__Task prompt__. Start at the line below containing "8 | 0.269 |" and stop at the line containing "multiplexers: 3 / 3". Repeat every line of that stretch exactly, and nothing outside it.

Saved entries
□ □ □ □ □ □ □
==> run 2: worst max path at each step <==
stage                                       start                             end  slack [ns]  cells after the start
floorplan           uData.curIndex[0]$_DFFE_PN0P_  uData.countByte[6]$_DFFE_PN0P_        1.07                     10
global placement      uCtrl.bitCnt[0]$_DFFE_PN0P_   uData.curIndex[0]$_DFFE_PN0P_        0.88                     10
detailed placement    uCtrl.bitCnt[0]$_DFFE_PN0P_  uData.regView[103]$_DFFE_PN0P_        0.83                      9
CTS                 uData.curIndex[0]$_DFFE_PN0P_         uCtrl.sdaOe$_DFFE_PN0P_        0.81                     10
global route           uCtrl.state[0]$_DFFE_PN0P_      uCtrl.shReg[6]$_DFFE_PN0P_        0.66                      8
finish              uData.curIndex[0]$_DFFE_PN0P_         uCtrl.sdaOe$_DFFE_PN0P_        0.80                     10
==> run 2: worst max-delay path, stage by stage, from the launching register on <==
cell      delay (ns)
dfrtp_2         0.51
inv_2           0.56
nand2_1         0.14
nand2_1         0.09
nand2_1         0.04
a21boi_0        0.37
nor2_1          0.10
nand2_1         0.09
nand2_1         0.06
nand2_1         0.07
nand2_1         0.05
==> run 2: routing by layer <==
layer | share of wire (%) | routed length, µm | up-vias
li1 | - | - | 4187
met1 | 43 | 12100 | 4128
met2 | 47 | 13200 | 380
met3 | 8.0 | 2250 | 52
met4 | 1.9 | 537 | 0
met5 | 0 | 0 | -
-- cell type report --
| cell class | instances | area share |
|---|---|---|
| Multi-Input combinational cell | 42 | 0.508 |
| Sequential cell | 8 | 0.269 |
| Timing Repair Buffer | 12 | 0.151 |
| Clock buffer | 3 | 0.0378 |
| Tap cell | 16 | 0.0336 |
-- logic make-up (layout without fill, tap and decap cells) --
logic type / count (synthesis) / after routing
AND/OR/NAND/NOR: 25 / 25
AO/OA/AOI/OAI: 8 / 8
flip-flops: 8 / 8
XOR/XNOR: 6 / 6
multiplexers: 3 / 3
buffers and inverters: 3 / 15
--- src/rtl/trapret_next.sv ---
module trapret_next
    import trapret_pkg::*;
#(
    parameter bit HYP_PRESENT = 1'b1
) (
    input  arch_t     cur,
    input  ret_kind_e kind,
    output arch_t     nxt,
    output logic      swap
);
    arch_t m_nxt, s_nxt;

    generate
        if (HYP_PRESENT) begin : g_hyp
            assign m_nxt = mret_next(cur, 1'b1);
            assign s_nxt = sret_next(cur, 1'b1);
        end else begin : g_nohyp
            assign m_nxt = mret_next(cur, 1'b0);
            assign s_nxt = sret_next(cur, 1'b0);
        end
    endgenerate

    always_comb begin
        case (kind)
            RET_MACH: nxt = m_nxt;
            default:  nxt = s_nxt;
        endcase
        swap = (nxt.virt != cur.virt);
    end
endmodule

--- src/rtl/trapret_epc.sv ---
module trapret_epc
    import trapret_pkg::*;
#(
    parameter int XLEN = 64
) (
    input  logic            clk,
    input  logic            rst,
    input  logic            cfg_we,
    input  logic [XLEN-1:0] cfg_mepc,
    input  logic [XLEN-1:0] cfg_sepc,
    input  logic            take,
    input  ret_kind_e       kind,
    output logic [XLEN-1:0] pc_o,
    output logic            pc_valid_o
);
    logic [XLEN-1:0] mepc_q, sepc_q;

    always_ff @(posedge clk) begin
        if (rst) begin
            mepc_q     <= '0;
            sepc_q     <= '0;
            pc_o       <= '0;
            pc_valid_o <= 1'b0;
        end else begin
            pc_valid_o <= 1'b0;
            if (cfg_we) begin
                mepc_q <= cfg_mepc;
                sepc_q <= cfg_sepc;
            end else if (take) begin
                pc_o       <= (kind == RET_MACH) ? mepc_q : sepc_q;
                pc_valid_o <= 1'b1;
            end
        end
    end
endmodule
[src/rtl/pwr_clk_gate.sv]
module pwr_clk_gate
    import pwr_wake_pkg::*;
#(
    parameter int NUM_PERIPH = 4
) (
    input  pwr_state_e            state,
    input  logic [NUM_PERIPH-1:0] stop_in_idle,
    output logic                  cpu_clk_en,
    output logic                  sys_clk_en,
    output logic                  pb_clk_en,
    output logic [NUM_PERIPH-1:0] periph_clk_en
);
    logic in_idle;

    always_comb begin
        in_idle = 1'b0;
        unique case (state)
            ST_RUN: begin
                cpu_clk_en = 1'b1;
                sys_clk_en = 1'b1;
                pb_clk_en  = 1'b1;
            end
            ST_IDLE: begin
                cpu_clk_en = 1'b0;
                sys_clk_en = 1'b1;
                pb_clk_en  = 1'b1;
                in_idle    = 1'b1;
            end
            ST_SLEEP, ST_START: begin
                cpu_clk_en = 1'b0;
                sys_clk_en = 1'b0;
                pb_clk_en  = 1'b0;
            end
            default: begin
                cpu_clk_en = 1'b0;
                sys_clk_en = 1'b0;
                pb_clk_en  = 1'b0;
            end
        endcase
    end

    for (genvar i = 0; i < NUM_PERIPH; i++) begin : g_periph
        assign periph_clk_en[i] = pb_clk_en && !(in_idle && stop_in_idle[i]);
    end
endmodule
==> src/rtl/pwm_regfile.sv <==
module pwm_regfile
  import pwm_bytewise_pkg::*;
#(
  parameter int ADDR_W = 8,
  parameter int DATA_W = 8,
  parameter logic [NUM_SLOTS-1:0][ADDR_W-1:0] ADR_HI = {DEF_AOFF_HI, DEF_DUTY_HI, DEF_PER_HI},
  parameter logic [NUM_SLOTS-1:0][ADDR_W-1:0] ADR_LO = {DEF_AOFF_LO, DEF_DUTY_LO, DEF_PER_LO},
  parameter logic [ADDR_W-1:0] ADR_EN = DEF_ENABLE,
  localparam int WORD_W = 2 * DATA_W
) (
  input  logic                               clk,
  input  logic                               rst,
  input  logic                               wr_fire,
  input  logic [ADDR_W-1:0]                  wr_addr,
  input  logic [DATA_W-1:0]                  wr_data,
  input  logic                               expire,
  output logic                               en_q,
  output logic [NUM_SLOTS-1:0][WORD_W-1:0]   word_q,
  output logic [NUM_SLOTS-1:0][WORD_W-1:0]   word_next,
  output logic [NUM_SLOTS-1:0]               commit
);

  logic en_hit;
  assign en_hit = wr_fire && (wr_addr == ADR_EN);

  // Enable: a host write wins over a same-cycle timer expiry.
  always_ff @(posedge clk) begin
    if (rst) begin
      en_q <= 1'b0;
    end else if (en_hit) begin
      en_q <= wr_data[0];
    end else if (expire) begin
      en_q <= 1'b0;
    end
  end

  for (genvar s = 0; s < NUM_SLOTS; s++) begin : g_slot
    localparam logic [WORD_W-1:0] RST_VAL =
      (s == SLOT_AOFF) ? {WORD_W{1'b1}} : {WORD_W{1'b0}};

    logic              hi_hit;
    logic              lo_hit;
    logic [DATA_W-1:0] stage_q;
    logic [WORD_W-1:0] val_q;

    assign hi_hit = wr_fire && (wr_addr == ADR_HI[s]);
    assign lo_hit = wr_fire && (wr_addr == ADR_LO[s]);

    always_ff @(posedge clk) begin
      if (rst) begin
        stage_q <= '0;
        val_q   <= RST_VAL;
      end else begin
        if (hi_hit) stage_q <= wr_data;
        if (lo_hit) val_q   <= {stage_q, wr_data};
      end
    end

    assign word_q[s]    = val_q;
    assign word_next[s] = {stage_q, wr_data};
    assign commit[s]    = lo_hit;
  end

endmodule

==> src/rtl/pwm_counter.sv <==
module pwm_counter #(
  parameter int CNT_W = 16
) (
  input  logic             clk,
  input  logic             rst,
  input  logic             tick,
  input  logic             en,
  input  logic             restart,
  input  logic [CNT_W-1:0] period,
  input  logic [CNT_W-1:0] duty,
  output logic [CNT_W-1:0] cnt_q,
  output logic             wrap,
  output logic             pwm_out
);

  logic             run;
  logic             at_end;
  logic [CNT_W-1:0] last_tick;

  assign run       = en && (period != '0);
  assign last_tick = period - 1'b1;
  assign at_end    = (cnt_q >= last_tick);
  assign wrap      = run && tick && at_end;

  always_ff @(posedge clk) begin
    if (rst) begin
      cnt_q <= '0;
    end else if (!run || restart) begin
      cnt_q <= '0;
    end else if (tick) begin
      cnt_q <= at_end ? '0 : cnt_q + 1'b1;
    end
  end

  // High for the first `duty` ticks; duty >= period gives a steady high.
  assign pwm_out = run && (cnt_q < duty);

endmodule

==> src/rtl/pwm_autooff.sv <==
module pwm_autooff #(
  parameter int CNT_W = 16
) (
  input  logic             clk,
  input  logic             rst,
  input  logic             load,
  input  logic [CNT_W-1:0] load_val,
  input  logic [CNT_W-1:0] limit,
  input  logic             wrap,
  output logic             expire
);

  logic             active;
  logic [CNT_W-1:0] remain_q;

  assign active = (limit != {CNT_W{1'b1}});
  assign expire = wrap && active && !load && (remain_q <= 1);

  always_ff @(posedge clk) begin
    if (rst) begin
      remain_q <= {CNT_W{1'b1}};
    end else if (load) begin
      remain_q <= load_val;
    end else if (wrap && active) begin
      remain_q <= (remain_q > 1) ? remain_q - 1'b1 : '0;
    end
  end

endmodule

==> src/rtl/pwm_bytewise.sv <==
module pwm_bytewise
  import pwm_bytewise_pkg::*;
#(
  parameter int ADDR_W = 8,
  parameter int DATA_W = 8,
  parameter logic [ADDR_W-1:0] ADR_AOFF_HI = DEF_AOFF_HI,
  parameter logic [ADDR_W-1:0] ADR_AOFF_LO = DEF_AOFF_LO,
  parameter logic [ADDR_W-1:0] ADR_EN      = DEF_ENABLE,
  parameter logic [ADDR_W-1:0] ADR_PER_LO  = DEF_PER_LO,
  parameter logic [ADDR_W-1:0] ADR_PER_HI  = DEF_PER_HI,
  parameter logic [ADDR_W-1:0] ADR_DUTY_LO = DEF_DUTY_LO,
  parameter logic [ADDR_W-1:0] ADR_DUTY_HI = DEF_DUTY_HI,
  localparam int CNT_W = 2 * DATA_W
) (
  input  logic              clk,
  input  logic              rst,
  input  logic              tick,
  input  logic              wr_valid,
  output logic              wr_ready,
  input  logic [ADDR_W-1:0] wr_addr,
  input  logic [DATA_W-1:0] wr_data,
  output logic              pwm_out
);

  logic                              wr_fire;
  logic                              en_q;
  logic                              expire;
  logic                              wrap;
  logic [NUM_SLOTS-1:0][CNT_W-1:0]   word_q;
  logic [NUM_SLOTS-1:0][CNT_W-1:0]   word_next;
  logic [NUM_SLOTS-1:0]              commit;
  logic [CNT_W-1:0]                  period_q;
  logic [CNT_W-1:0]                  duty_q;
  logic [CNT_W-1:0]                  aoff_q;
  logic [CNT_W-1:0]                  cnt_q;
  logic                              period_commit;

  assign wr_ready = 1'b1;
  assign wr_fire  = wr_valid && wr_ready;

  pwm_regfile #(
    .ADDR_W (ADDR_W),
    .DATA_W (DATA_W),
    .ADR_HI ({ADR_AOFF_HI, ADR_DUTY_HI, ADR_PER_HI}),
    .ADR_LO ({ADR_AOFF_LO, ADR_DUTY_LO, ADR_PER_LO}),
    .ADR_EN (ADR_EN)
  ) i_regs (
    .clk       (clk),
    .rst       (rst),
    .wr_fire   (wr_fire),
    .wr_addr   (wr_addr),
    .wr_data   (wr_data),
    .expire    (expire),
    .en_q      (en_q),
    .word_q    (word_q),
    .word_next (word_next),
    .commit    (commit)
  );

  assign period_q      = word_q[SLOT_PERIOD];
  assign duty_q        = word_q[SLOT_DUTY];
  assign aoff_q        = word_q[SLOT_AOFF];
  assign period_commit = commit[SLOT_PERIOD];

  pwm_counter #(
    .CNT_W (CNT_W)
  ) i_cnt (
    .clk     (clk),
    .rst     (rst),
    .tick    (tick),
    .en      (en_q),
    .restart (period_commit),
    .period  (period_q),
    .duty    (duty_q),
    .cnt_q   (cnt_q),
    .wrap    (wrap),
    .pwm_out (pwm_out)
  );

  pwm_autooff #(
    .CNT_W (CNT_W)
  ) i_aoff (
    .clk      (clk),
    .rst      (rst),
    .load     (commit[SLOT_AOFF]),
    .load_val (word_next[SLOT_AOFF]),
    .limit    (aoff_q),
    .wrap     (wrap),
    .expire   (expire)
  );

endmodule

==> config.mk <==
export PLATFORM = sky130hd
export DESIGN_NAME = pwm_bytewise
export DESIGN_NICKNAME = d
export VERILOG_FILES = /design/src/rtl/pwm_bytewise_pkg.sv /design/src/rtl/pwm_regfile.sv /design/src/rtl/pwm_counter.sv /design/src/rtl/pwm_autooff.sv /design/src/rtl/pwm_bytewise.sv
export SDC_FILE = /design/constraint.sdc
export NUM_CORES = 1
export LEC_CHECK = 0
export BUFFER_PORTS_ARGS = -buffer_cell sky130_fd_sc_hd__buf_2
export CORE_UTILIZATION = 62
export CTS_CLUSTER_DIAMETER = 200
export DETAILED_ROUTE_END_ITERATION = 8
export PLACE_DENSITY = 0.78
export SLEW_MARGIN = 0
export SYNTH_ARGS = -nofsm -noshare
export SYNTH_HDL_FRONTEND = slang
export SYNTH_HIERARCHICAL = 1
export SYNTH_SLANG_ARGS = --single-unit
==> constraint.sdc <==
create_clock -name clk -period 4.6 [get_ports clk]
set_clock_uncertainty 0.15 [all_clocks]
set_input_delay 0.23 -clock clk [delete_from_list [all_inputs] [get_ports clk]]
set_output_delay 0.23 -clock clk [all_outputs]
set_load 0.05 [all_outputs]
□ □ □ □ □ □ □
__Solution to this task__.
| Sequential cell | 8 | 0.269 |
| Timing Repair Buffer | 12 | 0.151 |
| Clock buffer | 3 | 0.0378 |
| Tap cell | 16 | 0.0336 |
-- logic make-up (layout without fill, tap and decap cells) --
logic type / count (synthesis) / after routing
AND/OR/NAND/NOR: 25 / 25
AO/OA/AOI/OAI: 8 / 8
flip-flops: 8 / 8
XOR/XNOR: 6 / 6
multiplexers: 3 / 3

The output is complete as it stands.